Each audit log entry is time-stamped with a high degree of precision to ensure traceability and integrity. The timestamps are included in the cryptographic hashes, making it impossible to modify both the content and the timing of the log entries. This creates a reliable chain of events that can be used to track down and investigate suspicious activities.

Cymmetri’s tamper-proof audit logs combine state-of-the-art technologies like cryptographic hashing, immutable storage, and chain to ensure that the integrity of the audit trail remains intact. With features like RBAC, redundancy, time-stamping, and real- monitoring, Cymmetri offers a highly secure logging framework that prevents any unauthorized modifications, ensuring full accountability across its systems.

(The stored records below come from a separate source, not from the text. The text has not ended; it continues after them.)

`src/rtl/fwg_pkg.sv`:
```
package fwg_pkg;
   typedef enum logic [1:0] {
      OP_PROG   = 2'b00,
      OP_SERASE = 2'b01,
      OP_CHIP   = 2'b10,
      OP_RSVD   = 2'b11
   } op_kind_e;

   localparam int NSECT  = 4;
   localparam int S_BOOT = 0;
   localparam int S_PA   = 1;
   localparam int S_PB   = 2;
   localparam int S_MAIN = 3;
endpackage

```
`src/rtl/fwg_strobe_filter.sv`:
```
module fwg_strobe_filter #(
   parameter int MIN_W = 3
) (
   input  logic clk,
   input  logic rst_n,
   input  logic cs_n,
   input  logic oe_n,
   input  logic we_n,
   output logic qual
);
   localparam int CW = $clog2(MIN_W + 1);

   logic          wr_state;
   logic [CW-1:0] run_q;

   assign wr_state = !cs_n && !we_n && oe_n;

   always_ff @(posedge clk) begin
      if (!rst_n)
         run_q <= '0;
      else if (!wr_state)
         run_q <= '0;
      else if (run_q < CW'(MIN_W))
         run_q <= run_q + 1'b1;
   end

   assign qual = wr_state && (run_q >= CW'(MIN_W));
endmodule

```
`src/rtl/fwg_power_hold.sv`:
```
module fwg_power_hold #(
   parameter int HOLD_CYC = 1_000_000
) (
   input  logic clk,
   input  logic rst_n,
   input  logic supply_ok,
   output logic ready
);
   localparam int HW = $clog2(HOLD_CYC + 1);

   logic [HW-1:0] hold_q;

   always_ff @(posedge clk) begin
      if (!rst_n)
         hold_q <= '0;
      else if (!supply_ok)
         hold_q <= '0;
      else if (hold_q < HW'(HOLD_CYC))
         hold_q <= hold_q + 1'b1;
   end

   assign ready = (hold_q == HW'(HOLD_CYC));
endmodule

```
`src/rtl/fwg_sector_decode.sv`:
```
module fwg_sector_decode
   import fwg_pkg::*;
#(
   parameter int ADDR_W      = 19,
   parameter int BOOT_WORDS  = 8192,
   parameter int PARAM_WORDS = 4096,
   parameter int TOP_BOOT    = 0
) (
   input  logic [ADDR_W-1:0] addr,
   output logic [NSECT-1:0]  hit
);
   localparam logic [ADDR_W:0] LIM_BOOT = (ADDR_W+1)'(BOOT_WORDS);
   localparam logic [ADDR_W:0] LIM_PA   = (ADDR_W+1)'(BOOT_WORDS + PARAM_WORDS);
   localparam logic [ADDR_W:0] LIM_PB   = (ADDR_W+1)'(BOOT_WORDS + 2*PARAM_WORDS);

   logic [ADDR_W-1:0] off;

   generate
      if (TOP_BOOT != 0) begin : g_top
         assign off = ~addr;
      end else begin : g_bottom
         assign off = addr;
      end
   endgenerate

   always_comb begin
      hit = '0;
      if ({1'b0, off} < LIM_BOOT)
         hit[S_BOOT] = 1'b1;
      else if ({1'b0, off} < LIM_PA)
         hit[S_PA] = 1'b1;
      else if ({1'b0, off} < LIM_PB)
         hit[S_PB] = 1'b1;
      else
         hit[S_MAIN] = 1'b1;
   end
endmodule

```
`src/rtl/flash_wr_guard.sv`:
```
module flash_wr_guard
   import fwg_pkg::*;
#(
   parameter int ADDR_W      = 19,
   parameter int BOOT_WORDS  = 8192,
   parameter int PARAM_WORDS = 4096,
   parameter int TOP_BOOT    = 0,
   parameter int MIN_W       = 3,
   parameter int HOLD_CYC    = 1_000_000
) (
   input  logic              clk,
   input  logic              rst_n,
   input  logic              supply_ok,
   input  logic              cs_n,
   input  logic              oe_n,
   input  logic              we_n,
   input  logic              lock_en,
   input  logic              hv_ovr,
   input  logic              req_valid,
   input  logic [1:0]        req_kind,
   input  logic [ADDR_W-1:0] req_addr,
   input  logic              op_done,
   output logic              grant,
   output logic              reject,
   output logic              abort,
   output logic              op_active,
   output logic [NSECT-1:0]  sect_mask
);
   localparam int DEPTH = 1 << ADDR_W;

   generate
      if (MIN_W < 1) begin : g_bad_minw
         $error("MIN_W must be at least 1");
      end
      if (HOLD_CYC < 1) begin : g_bad_hold
         $error("HOLD_CYC must be at least 1");
      end
      if (BOOT_WORDS + 2*PARAM_WORDS >= DEPTH) begin : g_bad_map
         $error("boot and parameter sectors leave no main sector");
      end
      if (TOP_BOOT != 0 && TOP_BOOT != 1) begin : g_bad_top
         $error("TOP_BOOT must be 0 or 1");
      end
   endgenerate

   logic             strobe_ok;
   logic             pwr_ready;
   logic [NSECT-1:0] tgt;
   logic             needs_ovr_q;

   logic             d_grant;
   logic             d_reject;
   logic [NSECT-1:0] d_mask;
   logic             d_needs;

   fwg_strobe_filter #(.MIN_W(MIN_W)) u_strobe (
      .clk   (clk),
      .rst_n (rst_n),
      .cs_n  (cs_n),
      .oe_n  (oe_n),
      .we_n  (we_n),
      .qual  (strobe_ok)
   );

   fwg_power_hold #(.HOLD_CYC(HOLD_CYC)) u_hold (
      .clk       (clk),
      .rst_n     (rst_n),
      .supply_ok (supply_ok),
      .ready     (pwr_ready)
   );

   fwg_sector_decode #(
      .ADDR_W      (ADDR_W),
      .BOOT_WORDS  (BOOT_WORDS),
      .PARAM_WORDS (PARAM_WORDS),
      .TOP_BOOT    (TOP_BOOT)
   ) u_decode (
      .addr (req_addr),
      .hit  (tgt)
   );

   logic take;
   logic pwr_ok;
   logic locked;

   assign take   = req_valid && strobe_ok && !op_active;
   assign pwr_ok = supply_ok && pwr_ready;
   assign locked = lock_en && !hv_ovr;

   always_comb begin
      d_grant  = 1'b0;
      d_reject = 1'b0;
      d_mask   = '0;
      d_needs  = 1'b0;
      if (take) begin
         case (op_kind_e'(req_kind))
            OP_PROG, OP_SERASE: begin
               if (!pwr_ok || (tgt[S_BOOT] && locked)) begin
                  d_reject = 1'b1;
               end else begin
                  d_grant = 1'b1;
                  d_mask  = tgt;
                  d_needs = tgt[S_BOOT] && lock_en;
               end
            end
            OP_CHIP: begin
               if (!pwr_ok) begin
                  d_reject = 1'b1;
               end else begin
                  d_grant = 1'b1;
                  d_mask  = '1;
                  if (locked)
                     d_mask[S_BOOT] = 1'b0;
                  d_needs = lock_en && hv_ovr;
               end
            end
            default: d_reject = 1'b1;
         endcase
      end
   end

   always_ff @(posedge clk) begin
      if (!rst_n) begin
         grant       <= 1'b0;
         reject      <= 1'b0;
         abort       <= 1'b0;
         op_active   <= 1'b0;
         needs_ovr_q <= 1'b0;
         sect_mask   <= '0;
      end else begin
         grant     <= d_grant;
         reject    <= d_reject;
         sect_mask <= d_grant ? d_mask : '0;
         abort     <= 1'b0;
         if (op_active) begin
            if (op_done) begin
               op_active   <= 1'b0;
               needs_ovr_q <= 1'b0;
            end else if (needs_ovr_q && !hv_ovr) begin
               abort       <= 1'b1;
               op_active   <= 1'b0;
               needs_ovr_q <= 1'b0;
            end
         end else if (d_grant) begin
            op_active   <= 1'b1;
            needs_ovr_q <= d_needs;
         end
      end
   end
endmodule

```
`config.mk`:
```
export PLATFORM = sky130hd
export DESIGN_NAME = flash_wr_guard
export DESIGN_NICKNAME = d
export VERILOG_FILES = /design/src/rtl/fwg_pkg.sv /design/src/rtl/fwg_strobe_filter.sv /design/src/rtl/fwg_power_hold.sv /design/src/rtl/fwg_sector_decode.sv /design/src/rtl/flash_wr_guard.sv
export SDC_FILE = /design/constraint.sdc
export NUM_CORES = 1
export LEC_CHECK = 0
export CAP_MARGIN = 20
export CORE_MARGIN = 3
export CORE_UTILIZATION = 45
export CTS_BUF_LIST = sky130_fd_sc_hd__clkbuf_8
export DETAILED_ROUTE_END_ITERATION = 16
export PLACE_DENSITY_LB_ADDON = 0.12
export SYNTH_ARGS = -nofsm -noshare
export SYNTH_HDL_FRONTEND = slang
export SYNTH_SLANG_ARGS = --single-unit
```
`constraint.sdc`:
```
create_clock -name clk -period 1.4 [get_ports clk]
set_clock_uncertainty 0.05 [all_clocks]
set_input_delay 0.21 -clock clk [delete_from_list [all_inputs] [get_ports clk]]
set_output_delay 0.21 -clock clk [all_outputs]
set_load 0.01 [all_outputs]
```
==> impl_metrics.tcl, run 1 <==
set metrics [dict create \
    die_h_um 63.9 \
    ys_warn_count 0 \
    p_leak_nw 1.18 \
    drc 0 \
    clk_pin_slew_worst_paths_ns 0.06 \
    cts_made_buffers 5 \
    whs_ns 0.467 \
    clk_latency_ns 0.29 \
    num_vias 1638 \
    ys_types 41 \
    worstPathArrival_ns 1.84 \
    swShare 0.229 \
    final_cells 301 \
    worstMarginPinSlew_ns 0.394 \
    min_period_ns 1.67 \
    drt-total-wl_um 4880 \
    grt_pass1_wl_um 7370 \
    start_kind "register" \
    status "finished, violations left" \
    maxCapViolCount 0 \
    power.total_mw 1.67 \
    period_share 1.19 \
    tns_ns -4.93 \
    cts-root-buf "clkbuf_8" \
    synth-seq-cells 31 \
    crit_type "register to register" \
    ys_async_sr_fraction 0 \
    layout_commonest_cell "buf_4" \
    seq_area_frac_synth 0.411 \
    reg2reg_setup_slack_ns -0.27 \
    grt_antenna_before_repair 0 \
    p_switching_mw 0.382 \
    grt_max_degree 12 \
    dp_cells 280 \
    seqPwrFrac 0.527 \
    report.final.slew_viol_count 0 \
    mostFrequentLayoutCells "53 x buf_4, 18 x nor2_1, 18 x clkdlybuf4s50_1, 16 x dfxtp_1, 13 x xor2_1" \
    violations "setup timing" \
    vias_per_cell 5.44 \
    cp_max_fo 4 \
    r2r_end "sect_mask[3]" \
    htreeDepth 2 \
    grt-ovfl-total 0 \
    synth_area_mm2 0.00151 \
    postRouteAntennaNets 0 \
    finalNetCount 292 \
    start_util 0.483 \
    post_drt_wl_per_cell_um 16.2 \
    setup_slack_ns -0.272 \
    worstHoldPathCells 2 \
    die_w_um 63.9 \
    clockBufferDepth 2 \
    area_delta_synth_final_pct 73.7 \
    gr-usage-all-layers 0.229 \
    ir_drop_mv 0.591 \
    pwr_density_cell_mw_per_mm2 636 \
    syn_inst 168 \
    regToRegStartpoint "u_hold.hold_q[13]" \
    hold_class "register to register" \
    ios 39 \
    synth_nets 202 \
    syn_avg_cell_area_um2 8.99 \
    cts_tree "yes" \
    numClockSinks 31 \
    drt_iter0_drc 58 \
    hold_viol_final 0 \
    dieArea_mm2 0.00409 \
    power_frac_clock 0.385 \
    setup_viol 27 \
    min_to "u_strobe.run_q[1]" \
    drive_above_1_share 0.490 \
    synth-edff-count 0 \
    port_buffers 26 \
    place_congestion 0.821 \
    combPwrFrac 0.088 \
    p_int_mw 1.29 \
    hp-start "u_strobe.run_q[1]" \
    fillers 151 \
    rows 20 \
    grt_setup_unrepaired "true" \
    dr.pass1.iters 4 \
    crit_start "u_hold.hold_q[13]" \
    grt_pass1_vias 1659 \
    dp_slack_ns -0.393 \
    fmax_mhz 598 \
    crit_required_ns 1.56 \
    n_antenna_cell 0 \
    ys.flop_type "dfxtp_1" \
    worst-r2r-cell-count 5 \
    dp_hpwl_um 3120 \
    crit_path_end_kind "register" \
    core_mm2 0.00313 \
    relSlewSlack 0.738 \
]
==> power groups by stage <==
| stage | Clock [mW] | Sequential [mW] | Combinational, mW |
|---|---|---|---|
| 5_1_grt | 0.696 | 0.879 | 0.157 |
| 3_3_place_gp | 0 | 0.908 | 0.116 |
| 4_1_cts | 0.642 | 0.884 | 0.134 |
| 6_report | 0.643 | 0.879 | 0.147 |
| 2_1_floorplan | 0 | 0.909 | 0.0283 |
| 3_5_place_dp | 0 | 0.908 | 0.120 |
==> state kept, by name, summed over array words and instances, names as in the netlist <==
name,count
op_active,1
u_strobe.run_q,2
sect_mask,4
needs_ovr_q,1
reject,1
abort,1
grant,1
u_hold.hold_q,20
==> final cells by class <==
cell class / count / area (µm²) / area share
multi-input cells: 128 / 1060 / 0.403
repair buffers: 87 / 764 / 0.291
flip-flops and latches: 31 / 654 / 0.249
clock buffers: 5 / 68.8 / 0.0262
well taps: 44 / 55.1 / 0.0210
inverters: 5 / 18.8 / 0.00715
clock inverters: 1 / 3.75 / 0.00143
==> critical path, stage by stage, from the launching register on <==
cell	delay, ns
dfxtp_2	0.34
nor4_4	0.35
nand4_1	0.22
nand4b_4	0.24
or2_4	0.28
a21oi_1	0.13
==> cell usage after synthesis (3+ instances only) <==
cell	number	area [µm²]
nand4_1	11	68.8
nand3_1	5	25.0
a21oi_1	12	60.1
nand2_1	11	41.3
ha_1	3	37.5
and3_1	5	31.3
dfxtp_1	31	621
nor2b_1	3	18.8
inv_1	5	18.8
xnor2_1	3	26.3
nor3_1	7	35.0
nor2_1	23	86.3
and4_1	3	26.3
xor2_1	13	114
==> through the flow <==
step                utilization  cell area (µm²)
finish                    0.839             2620
global route              0.839             2620
CTS                       0.775             2420
detailed placement        0.703             2200
global placement          0.703             2200
floorplan                     -             1570
==> worst max path at each step <==
stage | end | slack, ns
global placement | needs_ovr_q | -0.31
finish | sect_mask[3] | -0.27
global route | u_hold.hold_q[12] | -0.35
floorplan | u_hold.hold_q[14] | -0.08
detailed placement | needs_ovr_q | -0.39
CTS | u_hold.hold_q[12] | -0.18
==> timing repair <==
action / 4_1_cts / 5_1_grt
hold buffers: 0 / 0
buffers inserted: 7 / 9
endpoints found under the setup margin: 27 / 35
pin swaps: 19 / 19
cloned: 0 / 0
gates resized for setup: 31 / 37
==> per-layer routing <==
| layer | track usage | vias up | wire length [µm] |
|---|---|---|---|
| li1 | - | 784 | - |
| met1 | 0.253 | 810 | 1980 |
| met2 | 0.426 | 35 | 2600 |
| met3 | 0.0527 | 9 | 232 |
| met4 | 0.0728 | 0 | 61 |
| met5 | 0 | - | 0 |
==> cells by family (layout without fill, tap and decap cells) <==
| logic type | after synthesis | count (layout) | synth area share |
|---|---|---|---|
| and+or+nand+nor | 88 | 88 | 0.351 |
| buffers and inverters | 9 | 98 | 0.0282 |
| AOI/OAI and AO/OA | 20 | 20 | 0.0853 |
| muxes | 1 | 1 | 0.00663 |
| adders and majority gates | 3 | 3 | 0.0249 |
| DFF | 31 | 31 | 0.411 |
| xor gates and xnor gates | 16 | 16 | 0.0928 |
Power figures use the tool's default switching activity.
==> run 2: changes to the inputs <==
--- a/config.mk
+++ b/config.mk
@@ -10,7 +10,8 @@
 export CORE_UTILIZATION = 45
 export CTS_BUF_LIST = sky130_fd_sc_hd__clkbuf_8
 export DETAILED_ROUTE_END_ITERATION = 16
-export PLACE_DENSITY_LB_ADDON = 0.12
+export GPL_TIMING_DRIVEN = 0
+export PLACE_DENSITY = 0.88
 export SYNTH_ARGS = -nofsm -noshare
 export SYNTH_HDL_FRONTEND = slang
 export SYNTH_SLANG_ARGS = --single-unit
==> run 2 against run 1 <==
Compared with the run above:
- the run still ends with setup timing left
- largest power group is now the clock network
- critical path type unchanged
- largest cell class unchanged
- combinational power down 20%
- die area unchanged
- core utilization down 10 points
- clock power grew 46%
==> impl_metrics.tcl, run 2 (synthesis gave the netlist of run 1 again) <==
set metrics [dict create \
    status "finished, violations left" \
    violations "setup timing" \
    grt_pass1_wl_um 6290 \
    place_congestion 0.801 \
    cts-root-buf "clkbuf_8" \
    dp_cells 238 \
    crit_type "register to register" \
    fmax_mhz 593 \
    report.final.slew_viol_count 0 \
    hold_class "register to register" \
    regMostFlops "u_hold.hold_q" \
    drive_above_1_share 0.364 \
    rows 20 \
    dp_slack_ns -0.405 \
    pwr_density_cell_mw_per_mm2 842 \
    grt_setup_unrepaired "true" \
    swShare 0.214 \
    power_frac_clock 0.484 \
    finalNetCount 250 \
    setup_slack_ns -0.286 \
    cts_made_buffers 5 \
    grt_max_degree 11 \
    dieArea_mm2 0.00409 \
    vias_per_cell 5.79 \
    worstMarginPinSlew_ns 0.493 \
    grt-ovfl-total 0 \
    port_buffers 26 \
    reg.largest.list "u_hold.hold_q: 20 flops, sect_mask: 4 flops, u_strobe.run_q: 2 flops" \
    clk_latency_ns 0.30 \
    core_mm2 0.00313 \
    setup_viol 28 \
    fillers 216 \
    crit_start "u_hold.hold_q[13]" \
    min_period_ns 1.69 \
    numClockSinks 31 \
    drt-total-wl_um 4510 \
    worstPathArrival_ns 1.80 \
    drc 0 \
    num_vias 1512 \
    gr-usage-all-layers 0.200 \
    crit_path_end_kind "register" \
    hold_viol_final 0 \
    start_kind "register" \
    clockBufferDepth 2 \
    postRouteAntennaNets 0 \
    dr.pass1.iters 4 \
    layout_commonest_cell "nor2_1" \
    largest_reg_flops 20 \
    post_drt_wl_per_cell_um 17.3 \
    cts_tree "yes" \
    cp_max_fo 7 \
    p_leak_nw 0.958 \
    n_antenna_cell 0 \
    die_h_um 63.9 \
    hp-start "u_hold.hold_q[19]" \
    ios 39 \
    ir_drop_mv 0.936 \
    dp_hpwl_um 2410 \
    htreeDepth 2 \
    final_core_util 0.736 \
    seqPwrFrac 0.456 \
    regToRegStartpoint "u_hold.hold_q[13]" \
    final_cells 261 \
    relSlewSlack 0.671 \
    area_delta_synth_final_pct 52.4 \
    grt_antenna_before_repair 0 \
    start_util 0.483 \
    clk_pin_slew_worst_paths_ns 0.07 \
    p_int_mw 1.52 \
    maxCapViolCount 0 \
    mostFrequentLayoutCells "19 x nor2_1, 18 x clkdlybuf4s50_1, 14 x dfxtp_1, 13 x dfxtp_2, 12 x xor2_1" \
    crit_required_ns 1.52 \
    drt_iter0_drc 95 \
    grt_pass1_vias 1392 \
    p_switching_mw 0.416 \
    period_share 1.20 \
    combPwrFrac 0.061 \
    die_w_um 63.9 \
]
## run 2: metal layers
metal | GRT usage | part of all wire
met5 | 0 | 0
met4 | 0.0836 | 0.020
met3 | 0.0791 | 0.070
met2 | 0.345 | 0.52
met1 | 0.215 | 0.39
## run 2: cell type report
class	count	area, µm²	share of cell area
multi-input cells	128	1010	0.438
flip-flops and latches	31	652	0.283
repair buffers	42	428	0.186
clock buffers	6	82.6	0.0359
well taps	44	55.1	0.0239
clock inverters	2	35.0	0.0152
plain buffers	3	22.5	0.00978
inverters	5	18.8	0.00815
## run 2: what timing repair did
action,CTS,global route
endpoints found under the setup margin,28,35
hold buffers,0,0
hold endpoints to repair,0,0
setup buffers,8,8
resized for setup,12,41
pin swaps,12,13
## run 2: final timing paths
kind / end / cells past startpoint / slack (ns)
worst max-delay path: u_hold.hold_q[15] / 6 / -0.29
worst min-delay path: u_hold.hold_q[19] / 2 / 0.47
worst max register to register: u_hold.hold_q[15] / 6 / -0.29
worst min register to register: u_hold.hold_q[19] / 2 / 0.47
## run 2: per-stage QoR
stage | instance area [µm²] | total power [mW] | hold WS, ns | TNS, ns
floorplan | 1570 | 0.937 | 0.239 | -0.567
global placement | 1880 | 1.00 | 0.429 | -4.84
detailed placement | 1880 | 1.00 | 0.436 | -5.79
CTS | 2100 | 1.91 | 0.446 | -4.24
global route | 2300 | 2.00 | 0.486 | -8.04
finish | 2300 | 1.94 | 0.474 | -5.88
## run 2: power groups by stage
stage	Sequential [mW]	Clock [mW]	Combinational, mW
3_3_place_gp	0.910	0	0.0902
5_1_grt	0.884	0.991	0.126
2_1_floorplan	0.909	0	0.0283
6_report	0.884	0.938	0.118
3_5_place_dp	0.910	0	0.0912
4_1_cts	0.883	0.921	0.104
## run 2: critical path, stage by stage (launching register included)
cell and delay [ns]:
dfxtp_4 0.36, nor4_4 0.34, a311o_2 0.33, buf_8 0.17, nand3_2 0.10, xnor2_2 0.15
nor2_1 0.06
==> run 3: changes to the inputs <==
--- a/config.mk
+++ b/config.mk
@@ -7,11 +7,13 @@
 export LEC_CHECK = 0
 export CAP_MARGIN = 20
 export CORE_MARGIN = 3
-export CORE_UTILIZATION = 45
+export CORE_UTILIZATION = 41
 export CTS_BUF_LIST = sky130_fd_sc_hd__clkbuf_8
+export CTS_CLUSTER_DIAMETER = 80
 export DETAILED_ROUTE_END_ITERATION = 16
 export GPL_TIMING_DRIVEN = 0
-export PLACE_DENSITY = 0.88
+export PLACE_DENSITY = 0.82
+export SKIP_LAST_GASP = 1
 export SYNTH_ARGS = -nofsm -noshare
 export SYNTH_HDL_FRONTEND = slang
 export SYNTH_SLANG_ARGS = --single-unit
==> run 3 against run 2 <==
Compared with the run above:
- critical path depth is the same
- via count shrank 4.3%
- the run still ends with setup timing left
- hold slack gained 0.0064 ns
- final cell count grew 2.3%
- first-iteration DRC count grew 26%
- fmax grew 3.1%
- non-clock buffer count grew 4
- power shrank 15%
- combinational power is essentially flat
==> impl_metrics.tcl, run 3 (synthesis gave the netlist of run 1 again) <==
set metrics [dict create \
    dp_hpwl_um 2350 \
    grt-ovfl-total 0 \
    p_switching_mw 0.380 \
    crit_type "register to register" \
    core_mm2 0.00344 \
    pwr_density_cell_mw_per_mm2 692 \
    clk_pin_slew_worst_paths_ns 0.06 \
    setup_slack_ns -0.235 \
    dieArea_mm2 0.00445 \
    vias_per_cell 5.42 \
    cts-root-buf "clkbuf_8" \
    crit_family "simple AND/OR/NAND/NOR gates" \
    crit_path_end_kind "register" \
    die_w_um 66.7 \
    p_leak_nw 0.945 \
    relSlewSlack 0.605 \
    clk_latency_ns 0.29 \
    n_antenna_cell 0 \
    grt_pass1_wl_um 5780 \
    min_to "abort" \
    num_vias 1447 \
    seqPwrFrac 0.528 \
    p_int_mw 1.27 \
    hold_viol_final 0 \
    port_buffers 26 \
    regMostFlops "u_hold.hold_q" \
    cp_slowest_stage_delay_ns 0.36 \
    grt_max_degree 11 \
    area_delta_synth_final_pct 57.5 \
    hp-start "needs_ovr_q" \
    crit_required_ns 1.51 \
    start_util 0.439 \
    cp_max_fo 8 \
    fmax_mhz 612 \
    rows 21 \
    drc 0 \
    hold_class "register to register" \
    grt_setup_unrepaired "true" \
    setup_viol 27 \
    reg2reg_setup_slack_ns -0.24 \
    tns_ns -4.41 \
    worstMarginPinSlew_ns 0.593 \
    grt_pass1_vias 1315 \
    combPwrFrac 0.072 \
    power_frac_clock 0.400 \
    min_period_ns 1.64 \
    cpMaxStageDelayCell "dfxtp_4" \
    swShare 0.231 \
    worstHoldPathCells 2 \
    cts_tree "yes" \
    worstPathCellList "nor4_4 -> a311o_2 -> buf_8 -> nand4_4 -> xor2_1 -> nor2_1" \
    place_congestion 0.881 \
    reg.largest.list "u_hold.hold_q: 20 flops, sect_mask: 4 flops, u_strobe.run_q: 2 flops" \
    die_h_um 66.7 \
    postRouteAntennaNets 0 \
    post_drt_wl_per_cell_um 15.5 \
    ios 39 \
    start_kind "register" \
    cts_made_buffers 5 \
    violations "setup timing" \
    final_core_util 0.691 \
    grt_antenna_before_repair 0 \
    regToRegStartpoint "u_hold.hold_q[10]" \
    ir_drop_mv 0.624 \
    period_share 1.17 \
    r2r_end "u_hold.hold_q[14]" \
    drt_iter0_drc 120 \
    dr.pass1.iters 4 \
    maxCapViolCount 0 \
    finalNetCount 254 \
    drive_above_1_share 0.412 \
    worst-r2r-cell-count 6 \
    mostFrequentLayoutCells "20 x nor2_1, 20 x clkdlybuf4s50_1, 14 x dfxtp_1, 12 x xor2_1" \
    worstPathArrival_ns 1.75 \
    hold_buffers 0 \
    crit_buf_inv 1 \
    clockBufferDepth 2 \
    report.final.slew_viol_count 0 \
    largest_reg_flops 20 \
    htreeDepth 2 \
    gr-usage-all-layers 0.174 \
    status "finished, violations left" \
    numClockSinks 31 \
    drt-total-wl_um 4130 \
]
run 3: power by group through the flow:
stage	registers (mW)	clock network [mW]	logic [mW]
detailed placement	0.910	0	0.0925
CTS	0.869	0.675	0.101
floorplan	0.909	0	0.0283
finish	0.870	0.659	0.118
global placement	0.910	0	0.0908
global route	0.870	0.702	0.127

For administrators looking to review system-related logs in Cymmetri, the process is simple. Just head to the "Audit Logs" tab within the Logs section. Here, you'll find a wealth of information, covering everything from user logins to requests for accessing applications.

Audit References

Cymmetri Audit Log maintains all events processed via Cymmetri. The events are tracked based on per object event log as per the Cymmetri logging framework. Events that become part of the the log are-

1. Human driven events processed by the system. Example- a Cymmetri Admin changing an application configuration.

2. Scheduled events processed by the system. Example- Deprovisioning job to disable Cymmetri users.

3. Events triggering associated processes as set up in the system. Example- Authentication service will verify the authentication rule to check for Passwordless or MFA based login journey.

Cymmetri goes the extra mile by capturing each and every system event, offering administrators a thorough understanding of what's happening within the platform.

For a closer look at a specific log entry, administrators can click on the eye icon next to it. This action provides a detailed response, offering insights into the exact activities that took place.

The admin can also filter the logs based on:

1. The actor who performed the event

2. The performed event

3. Start and end date of the events

4. Target and target type

5. Status of the event - all, success, and failed

Cymmetri provides a reference view for the changes occurred during an audit event.

In essence, Cymmetri's Audit Logs empower administrators with the tools they need to keep a close eye on system activities, ensuring a secure and well-documented identity and access management environment.